[INFORMATION GIVEN]

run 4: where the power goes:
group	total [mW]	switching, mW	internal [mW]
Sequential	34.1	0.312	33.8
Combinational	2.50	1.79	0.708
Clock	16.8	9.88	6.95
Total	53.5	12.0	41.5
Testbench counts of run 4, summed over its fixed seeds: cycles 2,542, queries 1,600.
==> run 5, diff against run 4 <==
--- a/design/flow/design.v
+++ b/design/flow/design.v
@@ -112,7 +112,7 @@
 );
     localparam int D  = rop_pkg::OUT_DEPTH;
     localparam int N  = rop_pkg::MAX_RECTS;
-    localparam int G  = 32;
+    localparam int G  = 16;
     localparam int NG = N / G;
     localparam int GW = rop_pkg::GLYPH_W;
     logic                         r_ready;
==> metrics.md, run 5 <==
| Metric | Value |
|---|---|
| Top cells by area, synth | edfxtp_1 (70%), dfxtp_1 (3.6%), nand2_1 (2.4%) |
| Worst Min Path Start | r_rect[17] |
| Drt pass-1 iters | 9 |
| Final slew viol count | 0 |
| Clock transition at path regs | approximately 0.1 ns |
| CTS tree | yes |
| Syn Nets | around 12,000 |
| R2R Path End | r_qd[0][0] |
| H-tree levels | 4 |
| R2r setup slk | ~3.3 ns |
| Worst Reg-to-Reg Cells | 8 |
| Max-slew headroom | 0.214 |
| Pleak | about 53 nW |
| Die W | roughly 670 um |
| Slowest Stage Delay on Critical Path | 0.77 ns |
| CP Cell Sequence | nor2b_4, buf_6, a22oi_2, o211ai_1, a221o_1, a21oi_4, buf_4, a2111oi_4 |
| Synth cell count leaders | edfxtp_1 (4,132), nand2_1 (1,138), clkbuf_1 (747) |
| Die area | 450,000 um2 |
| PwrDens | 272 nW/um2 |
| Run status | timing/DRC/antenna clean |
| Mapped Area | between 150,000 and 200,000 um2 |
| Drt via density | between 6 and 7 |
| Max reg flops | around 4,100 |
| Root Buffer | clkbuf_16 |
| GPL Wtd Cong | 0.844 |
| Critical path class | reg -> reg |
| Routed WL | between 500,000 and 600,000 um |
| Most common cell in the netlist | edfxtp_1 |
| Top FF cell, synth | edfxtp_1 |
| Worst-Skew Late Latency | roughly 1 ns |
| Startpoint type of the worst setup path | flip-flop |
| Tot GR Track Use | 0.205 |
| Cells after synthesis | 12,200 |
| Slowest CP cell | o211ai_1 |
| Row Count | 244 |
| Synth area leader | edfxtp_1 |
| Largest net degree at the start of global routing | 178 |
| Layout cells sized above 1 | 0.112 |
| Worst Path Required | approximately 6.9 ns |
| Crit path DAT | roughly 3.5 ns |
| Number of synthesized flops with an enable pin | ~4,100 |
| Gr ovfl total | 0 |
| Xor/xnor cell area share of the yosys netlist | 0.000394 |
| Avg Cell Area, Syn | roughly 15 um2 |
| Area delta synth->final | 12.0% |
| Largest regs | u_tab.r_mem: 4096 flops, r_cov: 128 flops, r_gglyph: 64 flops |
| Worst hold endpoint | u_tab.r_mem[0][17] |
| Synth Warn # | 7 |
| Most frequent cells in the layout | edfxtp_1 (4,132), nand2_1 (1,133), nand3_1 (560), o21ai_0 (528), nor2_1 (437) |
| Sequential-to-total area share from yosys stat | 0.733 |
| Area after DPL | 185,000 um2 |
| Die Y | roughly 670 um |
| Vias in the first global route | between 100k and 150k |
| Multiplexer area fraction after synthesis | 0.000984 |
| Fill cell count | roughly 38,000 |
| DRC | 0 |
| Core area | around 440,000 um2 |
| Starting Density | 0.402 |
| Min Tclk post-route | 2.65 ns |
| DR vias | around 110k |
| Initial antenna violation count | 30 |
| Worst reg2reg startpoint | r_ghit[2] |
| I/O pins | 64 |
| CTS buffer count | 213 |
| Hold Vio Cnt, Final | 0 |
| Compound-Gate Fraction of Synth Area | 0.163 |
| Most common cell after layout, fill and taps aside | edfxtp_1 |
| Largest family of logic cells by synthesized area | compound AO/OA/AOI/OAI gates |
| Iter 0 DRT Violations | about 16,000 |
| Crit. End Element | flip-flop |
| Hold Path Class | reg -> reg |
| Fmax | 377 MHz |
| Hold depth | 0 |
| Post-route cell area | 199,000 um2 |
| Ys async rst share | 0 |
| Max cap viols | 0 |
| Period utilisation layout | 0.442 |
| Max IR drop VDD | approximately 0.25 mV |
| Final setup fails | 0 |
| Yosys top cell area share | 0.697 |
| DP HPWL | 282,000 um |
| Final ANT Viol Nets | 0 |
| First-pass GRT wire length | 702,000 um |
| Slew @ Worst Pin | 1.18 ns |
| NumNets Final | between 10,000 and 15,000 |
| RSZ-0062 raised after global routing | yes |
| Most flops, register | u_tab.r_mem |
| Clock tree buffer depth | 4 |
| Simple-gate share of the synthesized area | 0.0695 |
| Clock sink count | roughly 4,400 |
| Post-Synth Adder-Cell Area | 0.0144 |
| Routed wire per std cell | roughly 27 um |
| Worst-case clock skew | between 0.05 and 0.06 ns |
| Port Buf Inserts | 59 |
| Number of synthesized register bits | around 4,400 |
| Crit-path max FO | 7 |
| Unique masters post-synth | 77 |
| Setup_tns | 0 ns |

[/INFORMATION GIVEN]

* WORK ITEM:
Give back exactly the lines beginning at the one with "max FO | 7 |" and ending at the final line of the material; both boundary lines belong in it.

* FINISHED EXERCISE:
| Crit-path max FO | 7 |
| Unique masters post-synth | 77 |
| Setup_tns | 0 ns |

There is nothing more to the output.